As mentioned before, the variety of industries in which you’ll find receptionist jobs calls for big differences from one position to another. Generally, receptionists will be at a desk that is well lit, highly visible, and very quiet. Most is in a comfortable office setting.
Unfortunately, there are downsides to working as a receptionist. It may be tiring, repetitive and stressful continuing to man a busy office day in and day out. Some callers may be difficult and rude.
Still Wondering ‘Why is a Receptionist Important?’ Here’s what else a Receptionist might do
As if all of those things weren’t enough! Oftentimes, a receptionist ends up fulfilling the role of customer service representative. Why? Because when a person is upset, confused, or angry, they’re willing to unleash on the first person they come in contact with. They must remember to avoid certain phrases and learn to deal with irate people.
All in all, a receptionist can be your office’s resident Jack-of-all-trades. In an office that isn’t receiving frequent calls and visitors, the receptionist is able to get involved with all aspects of the business while others stick to their department. They are flexible and have a high awareness of the goings-on throughout the business. They are very knowledgeable about the company for this reason. This makes a receptionist the ideal person for customers to go to with questions.

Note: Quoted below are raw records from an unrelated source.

$ cat config.mk
export PLATFORM = sky130hd
export DESIGN_NAME = control_capa_fisica
export DESIGN_NICKNAME = d
export VERILOG_FILES = /design/src/rtl/control_capa_fisica.sv
export SDC_FILE = /design/constraint.sdc
export NUM_CORES = 1
export LEC_CHECK = 0
export CAP_MARGIN = 30
export CORE_MARGIN = 2
export CORE_UTILIZATION = 31
export DETAILED_ROUTE_END_ITERATION = 8
export GPL_TIMING_DRIVEN = 0
export PLACE_DENSITY = 0.64
export SLEW_MARGIN = 20
export SYNTH_ARGS = -nofsm -noshare
export SYNTH_HDL_FRONTEND = slang
export SYNTH_SLANG_ARGS = --single-unit
$ cat constraint.sdc
create_clock -name sd_clock -period 4.08 [get_ports sd_clock]
set_input_delay 0.816 -clock sd_clock [delete_from_list [all_inputs] [get_ports sd_clock]]
set_output_delay 0.816 -clock sd_clock [all_outputs]
set_load 0.01 [all_outputs]
$ cat src/rtl/control_capa_fisica.sv
// rtl/control_capa_fisica.sv - CMD-line physical-layer controller for an SD host
//
// Sequences one command/response exchange on the SD CMD pad. It loads and
// enables the parallel-to-serial wrapper to send a command. It then turns the
// pad around and enables the serial-to-parallel wrapper to collect the
// response, or declares a timeout. Finally it hands the result to the upper
// layer and holds it until the upper layer acknowledges it.
//
// Ports:
//   sd_clock               sole clock, rising edge
//   reset                  asynchronous active-low reset
//   strobe_in              command request from the upper layer (sampled in IDLE only)
//   ack_in                 upper layer consumed the response (sampled in SEND_RESPONSE only)
//   idle_in                abort / hold idle, wins over everything except reset
//   no_response            current command expects no response
//   pad_response[135:0]    deserialized response from the serial-to-parallel wrapper
//   reception_complete     serial-to-parallel wrapper finished a response
//   transmission_complete  parallel-to-serial wrapper finished the command
//   ack_out                one-cycle command-accepted pulse
//   strobe_out             response or timeout available
//   response[135:0]        latched response (zero on timeout or no-response)
//   command_timeout        no response within TIMEOUT_CYCLES
//   load_send              one-cycle load pulse to the parallel-to-serial wrapper
//   enable_pts_wrapper     parallel-to-serial wrapper enable
//   enable_stp_wrapper     serial-to-parallel wrapper enable
//   pad_state              CMD pad direction, 1 = drive, 0 = receive
//   pad_enable             CMD pad buffer enable
//   reset_wrapper          active-high reset to both wrappers

module control_capa_fisica #(
    parameter int TIMEOUT_CYCLES = 64
) (
    input  logic         sd_clock,
    input  logic         reset,
    input  logic         strobe_in,
    input  logic         ack_in,
    input  logic         idle_in,
    input  logic         no_response,
    input  logic [135:0] pad_response,
    input  logic         reception_complete,
    input  logic         transmission_complete,
    output logic         ack_out,
    output logic         strobe_out,
    output logic [135:0] response,
    output logic         command_timeout,
    output logic         load_send,
    output logic         enable_pts_wrapper,
    output logic         enable_stp_wrapper,
    output logic         pad_state,
    output logic         pad_enable,
    output logic         reset_wrapper
);

    localparam logic [1:0] IDLE          = 2'd0;
    localparam logic [1:0] SEND_COMMAND  = 2'd1;
    localparam logic [1:0] WAIT_RESPONSE = 2'd2;
    localparam logic [1:0] SEND_RESPONSE = 2'd3;

    // One spare bit so TIMEOUT_CYCLES-1 always fits, even for powers of two.
    localparam int              CW        = $clog2(TIMEOUT_CYCLES) + 1;
    localparam logic [CW-1:0]   WAIT_LAST = CW'(TIMEOUT_CYCLES - 1);

    logic [1:0]    state;
    logic [CW-1:0] counter;

    // Every output is a register written with the value it must hold in the
    // state being entered, so outputs line up with the state they describe.
    always_ff @(posedge sd_clock or negedge reset) begin
        if (!reset) begin
            state              <= IDLE;
            counter            <= '0;
            response           <= '0;
            ack_out            <= 1'b0;
            load_send          <= 1'b0;
            strobe_out         <= 1'b0;
            command_timeout    <= 1'b0;
            enable_pts_wrapper <= 1'b0;
            enable_stp_wrapper <= 1'b0;
            pad_state          <= 1'b0;
            pad_enable         <= 1'b0;
            reset_wrapper      <= 1'b1;
        end else begin
            // Accept pulses last exactly one cycle.
            ack_out   <= 1'b0;
            load_send <= 1'b0;

            if (idle_in) begin
                // Abort: response is deliberately left untouched.
                state              <= IDLE;
                counter            <= '0;
                strobe_out         <= 1'b0;
                command_timeout    <= 1'b0;
                enable_pts_wrapper <= 1'b0;
                enable_stp_wrapper <= 1'b0;
                pad_state          <= 1'b0;
                pad_enable         <= 1'b0;
                reset_wrapper      <= 1'b1;
            end else begin
                case (state)
                    IDLE: begin
                        if (strobe_in) begin
                            state              <= SEND_COMMAND;
                            ack_out            <= 1'b1;
                            load_send          <= 1'b1;
                            enable_pts_wrapper <= 1'b1;
                            pad_enable         <= 1'b1;
                            pad_state          <= 1'b1;
                            reset_wrapper      <= 1'b0;
                        end
                    end
                    SEND_COMMAND: begin
                        if (transmission_complete) begin
                            enable_pts_wrapper <= 1'b0;
                            pad_state          <= 1'b0;
                            counter            <= '0;
                            if (no_response) begin
                                state           <= SEND_RESPONSE;
                                response        <= '0;
                                command_timeout <= 1'b0;
                                strobe_out      <= 1'b1;
                                pad_enable      <= 1'b0;
                            end else begin
                                state              <= WAIT_RESPONSE;
                                enable_stp_wrapper <= 1'b1;
                            end
                        end
                    end
                    WAIT_RESPONSE: begin
                        // Reception is tested first so it wins a tie with the timeout.
                        if (reception_complete || counter == WAIT_LAST) begin
                            state              <= SEND_RESPONSE;
                            counter            <= '0;
                            strobe_out         <= 1'b1;
                            enable_stp_wrapper <= 1'b0;
                            pad_enable         <= 1'b0;
                            response           <= reception_complete ? pad_response : '0;
                            command_timeout    <= !reception_complete;
                        end else begin
                            counter <= counter + 1'b1;
                        end
                    end
                    default: begin
                        if (ack_in) begin
                            state           <= IDLE;
                            strobe_out      <= 1'b0;
                            command_timeout <= 1'b0;
                            reset_wrapper   <= 1'b1;
                        end
                    end
                endcase
            end
        end
    end

endmodule

==> run summary <==
Summing internal, switching and leakage power gives 7400 uW. The mean instance size in the synthesized netlist is 9.34 sq um. Of the total synthesized cell area, the portion taken by XOR and XNOR cells is 0. During I/O placement, the number of pins put on the boundary was 289. The final total negative setup slack came out at 0 ps. The compound-gate portion of the synthesized area is 0.317. Once layout is complete, the utilization of the core stands at 0.467. The share of the cycle needed by the critical path after routing came out at 0.624. The number of detailed-route iterations in the first pass is 5. For this block, the initial DRC count from the detailed router was 578. The top-area cell type share of the netlist area is 0.463. The number of hold violations in the final report was 0. The number of vias after detailed routing is 8111. The share of synthesized registers carrying an async set or reset is 1.00. TritonCTS built the clock tree. During placement, the flow inserted port buffers numbering 287. The max-slew violation total from the final report is 0. For this design the static power due to leakage is 0.00485 uW. The H-tree level count came out at 4. The number of nets handed over by synthesis was 1023. Yosys mapped the design onto 43 distinct sky130hd cell types. The class of the worst hold path is input pin to asynchronous set/reset pin. The flow ran to the end, and the final reports show no timing, DRC or antenna violations. Row generation in the floorplan step produced 59 rows. The die span in y came out at 166 um. The TritonCTS buffer count came out at 17.

sky130_fd_sc_hd__dfrtp_1 takes more of the synthesized area than any other cell. For flop-to-flop paths, the worst setup slack is 1670 ps. The number of global-route vias before repair is 7790. The synthesized-area fraction occupied by adder cells is 0.00767. The floorplan step defined a core boundary enclosing 26000 sq um. In the final design database the tool counted 1331 nets. The clock period minus worst slack is 2540 ps.

The portion of netlist area occupied by mux cells is 0.00491. The initial antenna violation count is 2. The first global-routing pass estimated 44000 um of wire. Measured against its own limit, the worst slew margin works out to 0.409. Setup repair after global routing left no endpoint under its margin.

The sequential-to-total area share from yosys stat came out at 0.466. The count of nets left with antenna violations once routing finished came out at 0. The global placer's final weighted congestion is 0.848.

The detail-routed net length per standard cell is 18.5 um. The largest buffer count on any clock path came out at 2. The die covers 27600 sq um. In this run the post-CTS setup repair buffer count came out at 0.

The total grt overflow is 0. After synthesis, the largest family of logic cells by area is compound AO/OA/AOI/OAI gates. Once layout is done, the placed cells without fillers occupy 12100 sq um. The number of gates resized after CTS was 0. The post-synthesis instance total is 874. The biggest fanout along the worst timing path is 10. Ranked by total cell area, the synthesized netlist is headed by sky130_fd_sc_hd__dfrtp_1 (46%), sky130_fd_sc_hd__a22o_1 (15%), sky130_fd_sc_hd__o32ai_1 (15%), sky130_fd_sc_hd__nand2_1 (6.7%), sky130_fd_sc_hd__inv_2 (4.5%). The worst setup path is of the input pin to flip-flop kind. The synthesized area came out at 8160 sq um. The clock latency of the later-clocked register in the worst-skew pair is 420 ps. The most common flop cell mapped by yosys is sky130_fd_sc_hd__dfrtp_1.

The reported max-cap violation count is 0. The total power density per cell area is 611 nW/um^2. The placed standard-cell area is 11500 sq um. The number of clock sinks is 152. The count of yosys warnings during synthesis came out at 0. Counting flops with a built-in enable in the synthesized netlist gives 0. The x dimension of the die is 166 um.

The post-placement setup slack is 1050 ps. The worst setup path is launched from an input pin. The overall routing resource usage is 0.198. Relative to the synthesized area, the layout overhead comes to 48.5%. The clock-pin slew of the registers on the worst-case setup and hold paths came out at 70 ps. The library cell used as clock root buffer is sky130_fd_sc_hd__clkbuf_16. The share of post-route cells with drive strength above 1 came out at 0.141. The data required time at the worst endpoint came out at 4440 ps.

Counting flops and latches in the post-synthesis netlist gives 152. The synthesized-area fraction occupied by and/or/nand/nor cells came out at 0.0880. The worst clock skew on the final layout is 10.7 ps. The timing-limited maximum frequency is 393 MHz.

The logic depth of the worst register-to-register path came out at 8. By count the netlist is led by sky130_fd_sc_hd__dfrtp_1 (151), sky130_fd_sc_hd__nand2_1 (145), sky130_fd_sc_hd__a22o_1 (136), sky130_fd_sc_hd__o32ai_1 (136), sky130_fd_sc_hd__inv_2 (98). The sort of element at the end of the critical path is a flip-flop.

The initial utilization of the core area, before any placement, comes to 0.314. The most common cell in the synthesized netlist is sky130_fd_sc_hd__dfrtp_1. Entering global routing, the biggest net connects 87 pins.

The peak supply drop came out at 261 uV. At the pin with the least slew margin, the transition time is 886 ps. The overall routed net length is 28400 um. Setup violations remaining at the end of the flow were counted as 0.

The worst setup margin came out at 1540 ps. After detailed routing, the number of remaining DRC violations is 0. The data arrival time of the critical path is 2910 ps. The detailed placer's ending HPWL is 19800 um. Dividing the detail-routed via count by the number of cells gives 5.30.

After clock tree synthesis, the flow added hold-fix buffers numbering 0.
## area by class of cell
cell class,instances,area (sq um)
Buffer,95,417
Clock inverter,12,166
Inverter,142,533
Tap cell,335,419
Clock buffer,20,457
Timing Repair Buffer,289,2920
Multi-Input combinational cell,485,3410
Sequential cell,152,3800
Antenna cell,1,2.50
Fill cell,2509,13900
## layout by cell type (no fill, tap or decap), types with 3 or more instances in the layout
cell type / Yosys / final
sky130_fd_sc_hd__nand2b_1: 5 / 5
sky130_fd_sc_hd__bufinv_16: 0 / 3
sky130_fd_sc_hd__dfrtp_1: 151 / 151
sky130_fd_sc_hd__a21oi_1: 8 / 8
sky130_fd_sc_hd__buf_4: 3 / 3
sky130_fd_sc_hd__clkdlybuf4s50_1: 0 / 286
sky130_fd_sc_hd__buf_6: 2 / 3
sky130_fd_sc_hd__ha_1: 5 / 5
sky130_fd_sc_hd__a22o_1: 136 / 136
sky130_fd_sc_hd__buf_2: 27 / 27
sky130_fd_sc_hd__clkbuf_16: 0 / 17
sky130_fd_sc_hd__and3_1: 3 / 3
sky130_fd_sc_hd__inv_1: 44 / 44
sky130_fd_sc_hd__clkinvlp_4: 0 / 4
sky130_fd_sc_hd__clkbuf_1: 62 / 63
sky130_fd_sc_hd__nor2_1: 6 / 6
sky130_fd_sc_hd__o21ai_1: 9 / 9
sky130_fd_sc_hd__o32ai_1: 136 / 136
sky130_fd_sc_hd__nand2_1: 145 / 145
sky130_fd_sc_hd__inv_2: 98 / 98
## layer usage
layer / vias up / wire, um / global-route usage
met1: 3954 / 12700 / 0.274
met5: - / 13 / 0
met2: 316 / 13000 / 0.306
met3: 37 / 2080 / 0.0524
li1: 3802 / - / -
met4: 2 / 553 / 0.0577
## cells by family after synthesis
group                    Yosys count
AO/OA/AOI/OAI                    304
buffers and inverters            237
AND/OR/NAND/NOR                  173
flip-flops                       152
adder cells (fa/ha/maj)            5
multiplexers                       3
## registers in the layout, summed over array words and instances (netlist names)
| register | flops |
|---|---|
| strobe_out | 1 |
| state | 2 |
| counter | 7 |
| pad_state | 1 |
| enable_stp_wrapper | 1 |
| pad_enable | 1 |
| response | 136 |
| reset_wrapper | 1 |
| load_send | 1 |
| command_timeout | 1 |
## path summary, 6_finish.rpt
path                                        startpoint                        end
worst min register to register  counter[6]$_DFFE_PN0P_     counter[6]$_DFFE_PN0P_
min in group sd_clock           counter[6]$_DFFE_PN0P_     counter[6]$_DFFE_PN0P_
max in group asynchronous                        reset   response[29]$_DFFE_PN0P_
worst max-delay path                reception_complete  response[127]$_DFFE_PN0P_
worst max register to register    state[0]$_DFFE_PN0P_   response[58]$_DFFE_PN0P_
worst min-delay path                             reset   response[59]$_DFFE_PN0P_
## metrics by stage
| step | cells | hold WS [ps] |
|---|---|---|
| after floorplan | 874 | 450 |
| after global placement | 1496 | 464 |
| after detailed placement | 1498 | 469 |
| after CTS | 1530 | 351 |
| after global routing | 1531 | 366 |
| final | 1531 | 350 |
## worst max-delay path, cell delays in order
cell and delay, ps:
sky130_fd_sc_hd__clkdlybuf4s50_1 490, sky130_fd_sc_hd__buf_2 320, sky130_fd_sc_hd__buf_2 430, sky130_fd_sc_hd__clkbuf_1 410, sky130_fd_sc_hd__nand2_1 120, sky130_fd_sc_hd__o32ai_1 150
sky130_fd_sc_hd__a22o_1 160
## power breakdown
part / internal, uW / total [uW] / switching [uW]
registers: 1950 / 2390 / 440
clock network: 1010 / 1700 / 696
logic: 1660 / 3310 / 1650
Note: power is estimated with default switching activity, not from simulation.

Some offices require their receptionist to be their first line of contact when it comes to technology woes. Because they have so much familiarity with the company, they know how the technology works. At other offices, the secretary is responsible for maintaining and updating website information and social media updates.
The New Receptionist
Tech startups aren’t just putting out new apps for your phone. They’re also leading the way in changing how small companies do business. They don’t want potential investors to see a receptionist at the front desk and worry that capital is being spent frivolously on extra employees.
They want their startup to run as smoothly as the technology they are selling. They’re in tech: known for wearing jeans to work and a more lighthearted approach to business. That’s why they take a more personal approach.
There are several ways in which these businesses are changing how things are done. Some have an open office so that they can be greeted immediately by the employees. Others have a phone system outside of the office door, so that they may directly come in contact with the employee they are coming to visit. There’s even a robot receptionist being sold! Even a simple visitor management app takes care of in-person visitors.
What about phone calls?
Those options sound really great for manning the door. But, what about the phones?! Someone still has to do the call screening. There are still times in which the business owner will be out of office. In each case, these companies have hired a virtual receptionist. Virtual receptionists are available twenty four hours, seven days a week, and can even take callers on holidays. Sure, they aren’t in-office to file your paperwork. If you’re using technology and outsourcing to optimize your time, you won’t need anyone to do that, anyhow!
Virtual receptionists can be the voice of your company, even when there isn’t a face at the front desk.
Apply this to your small business
Receptionists fulfill many roles in an office. But, some small business owners are looking to cut costs and only have specific needs to be met. If you’re one of them, there are alternatives to a traditional full-time employee at the front desk of your office.